Bima, katada.id – Kasus dugaan penyelewengan pupuk subsidi di Kabupaten Bima, Nusa Tenggara Barat (NTB) memasuki babak baru. Penyidik Ditreskrimsus Polda NTB telah menetapkan Direktur CV Rahmawati, H. Ibrahim sebagai tersangka.
Penetapan tersangka ini setelah polisi melakukan penyelidikan dan penyidikan yang memakan waktu hampir 1 tahun. Selama proses penanganan kasus pupuk ini, penyidik telah memeriksa sejumlah saksi. Yaitu Sekda Bima HM Taufik HAK selaku Ketua Komisi Pengawasan Pupuk dan Pestisida (K3), Kepala Dinas Pertanian dan Perkebunan (Distanbun) Bima Hj Nurma, anggota K3 Bima, dan sejumlah distributor pupuk subsidi wilayah Bima.

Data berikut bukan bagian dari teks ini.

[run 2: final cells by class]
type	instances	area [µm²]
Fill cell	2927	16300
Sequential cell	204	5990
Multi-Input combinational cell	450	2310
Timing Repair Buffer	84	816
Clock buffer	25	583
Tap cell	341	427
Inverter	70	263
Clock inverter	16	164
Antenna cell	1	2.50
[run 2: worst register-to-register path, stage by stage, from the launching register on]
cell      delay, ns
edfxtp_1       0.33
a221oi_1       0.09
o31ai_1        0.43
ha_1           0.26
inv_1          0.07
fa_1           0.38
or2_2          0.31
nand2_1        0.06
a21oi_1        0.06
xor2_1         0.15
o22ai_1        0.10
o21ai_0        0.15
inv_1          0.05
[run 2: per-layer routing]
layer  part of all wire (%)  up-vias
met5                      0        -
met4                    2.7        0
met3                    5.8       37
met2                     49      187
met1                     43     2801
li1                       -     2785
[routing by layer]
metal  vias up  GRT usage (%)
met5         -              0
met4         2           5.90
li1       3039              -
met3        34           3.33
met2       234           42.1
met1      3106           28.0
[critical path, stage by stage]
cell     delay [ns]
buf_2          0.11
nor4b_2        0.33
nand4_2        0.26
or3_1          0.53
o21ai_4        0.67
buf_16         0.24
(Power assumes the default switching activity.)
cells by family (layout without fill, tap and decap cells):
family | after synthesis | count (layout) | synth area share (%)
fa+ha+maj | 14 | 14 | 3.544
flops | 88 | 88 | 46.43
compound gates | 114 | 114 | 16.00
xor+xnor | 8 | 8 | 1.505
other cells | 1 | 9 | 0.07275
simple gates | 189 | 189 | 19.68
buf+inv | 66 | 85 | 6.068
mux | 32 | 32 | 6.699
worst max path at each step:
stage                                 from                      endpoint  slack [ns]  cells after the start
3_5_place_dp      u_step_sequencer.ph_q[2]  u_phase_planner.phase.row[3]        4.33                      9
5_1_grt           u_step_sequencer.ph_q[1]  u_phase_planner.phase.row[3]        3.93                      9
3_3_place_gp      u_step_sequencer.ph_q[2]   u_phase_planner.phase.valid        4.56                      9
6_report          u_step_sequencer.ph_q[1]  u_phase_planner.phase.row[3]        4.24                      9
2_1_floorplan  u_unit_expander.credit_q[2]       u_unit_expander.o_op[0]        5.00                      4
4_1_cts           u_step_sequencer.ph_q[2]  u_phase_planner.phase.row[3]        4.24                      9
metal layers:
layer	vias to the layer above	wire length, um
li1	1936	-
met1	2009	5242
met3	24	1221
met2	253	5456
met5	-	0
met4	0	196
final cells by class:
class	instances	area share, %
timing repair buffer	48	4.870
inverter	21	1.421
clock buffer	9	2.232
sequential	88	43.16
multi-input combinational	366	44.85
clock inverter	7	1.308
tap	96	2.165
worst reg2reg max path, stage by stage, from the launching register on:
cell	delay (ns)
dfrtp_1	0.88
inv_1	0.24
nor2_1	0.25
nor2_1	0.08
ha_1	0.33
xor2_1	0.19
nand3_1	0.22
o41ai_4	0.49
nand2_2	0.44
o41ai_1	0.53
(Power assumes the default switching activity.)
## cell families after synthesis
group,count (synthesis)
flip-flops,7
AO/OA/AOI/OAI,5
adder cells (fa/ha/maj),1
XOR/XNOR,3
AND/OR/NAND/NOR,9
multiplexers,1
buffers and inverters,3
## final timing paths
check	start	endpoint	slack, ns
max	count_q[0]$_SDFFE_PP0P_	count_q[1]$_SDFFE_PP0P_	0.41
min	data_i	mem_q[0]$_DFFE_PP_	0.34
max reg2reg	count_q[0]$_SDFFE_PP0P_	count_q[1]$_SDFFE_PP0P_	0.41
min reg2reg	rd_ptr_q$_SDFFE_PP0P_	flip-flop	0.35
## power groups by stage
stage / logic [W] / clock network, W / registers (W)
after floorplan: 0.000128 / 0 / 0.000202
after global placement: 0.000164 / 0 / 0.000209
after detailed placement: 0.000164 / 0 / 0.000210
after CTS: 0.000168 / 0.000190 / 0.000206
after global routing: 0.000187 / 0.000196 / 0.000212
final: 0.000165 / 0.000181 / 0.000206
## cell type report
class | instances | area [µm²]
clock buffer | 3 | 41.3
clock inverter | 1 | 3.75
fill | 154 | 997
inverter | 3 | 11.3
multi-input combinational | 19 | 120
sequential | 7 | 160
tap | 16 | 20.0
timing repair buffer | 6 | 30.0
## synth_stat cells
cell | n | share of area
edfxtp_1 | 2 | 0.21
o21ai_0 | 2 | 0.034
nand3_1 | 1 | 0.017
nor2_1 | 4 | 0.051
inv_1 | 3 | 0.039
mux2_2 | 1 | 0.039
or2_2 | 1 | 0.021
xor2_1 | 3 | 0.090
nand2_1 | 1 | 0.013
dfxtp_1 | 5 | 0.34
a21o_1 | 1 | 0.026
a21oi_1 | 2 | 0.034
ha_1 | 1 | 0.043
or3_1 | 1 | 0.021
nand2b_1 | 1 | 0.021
### config.mk
export PLATFORM = sky130hd
export DESIGN_NAME = bus_arbiter
export DESIGN_NICKNAME = d
export VERILOG_FILES = /design/src/design/sim_host_pkg.sv /design/src/design/bus_arbiter.sv
export SDC_FILE = /design/constraint.sdc
export NUM_CORES = 1
export LEC_CHECK = 0
export BUFFER_PORTS_ARGS = -buffer_cell sky130_fd_sc_hd__buf_2
export CAP_MARGIN = 20
export CORE_AREA = 3 3 96 98
export DETAILED_ROUTE_END_ITERATION = 12
export DIE_AREA = 0 0 99 101
export GPL_ROUTABILITY_DRIVEN = 0
export SLEW_MARGIN = 0
export SYNTH_ARGS = -nofsm -noshare
export SYNTH_HDL_FRONTEND = slang
export SYNTH_SLANG_ARGS = --single-unit
### constraint.sdc
create_clock -name clk_i -period 1.5 [get_ports clk_i]
set_clock_uncertainty 0.2 [all_clocks]
set_input_delay 0.075 -clock clk_i [delete_from_list [all_inputs] [get_ports clk_i]]
set_output_delay 0.075 -clock clk_i [all_outputs]
set_load 0.1 [all_outputs]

H. Ibrahim dinaikan statusnya dari saksi menjadi tersangka baru-baru ini. Ia disangka melanggar pasal 6 ayat 1 huruf a jo pasal 1 sub 1E huruf A Undang-undang Darurat Nomor 7 tahun 1955 tentang Pengusutan, Penuntutan dan Peradilan Tindak Pidana Ekonomi jo pasal 4 huruf a jo pasal 8 ayat 1 dan 2.
Ia juga dijerat melanggar Perpu RI Nomor 8 tahun 1962 tentang Perdagangan Barang-Barang Dalam Pengawasan jo pasal 2 ayat 1, 2, 3 dan 4. Serta melanggar Perpres Nomor 15 tahun 2011 tentang perubahan atas Perpres Nomor 77 tahun 2005 tentang Penetapan Pupuk Bersubsidi sebagai Barang Dalam Pengawasan jo pasal 30 ayat 1 jo pasal 18 ayat 1 dan Permendag RI Nomor 15/M-DAG/PER/4/2013 tentang Pengadaan dan Penyaluran Pupuk Bersubsidi Untuk Sektor Pertanian.
Penetapan tersangka kasus penyelewengan pupuk subsidi ini diungkap pejabat Ditreskrimsus Polda NTB saat menjawab tuntutan Himpunan Mahasiswa Suku Donggo Mataram (Himasdom), Senin (21/11/2022). “Sudah ada tersangkanya. Berkasnya sudah dilimpahkan kepada kejaksaan untuk diteliti,” ungkap pejabat Ditreskrimsus Polda NTB kepada mahasiswa.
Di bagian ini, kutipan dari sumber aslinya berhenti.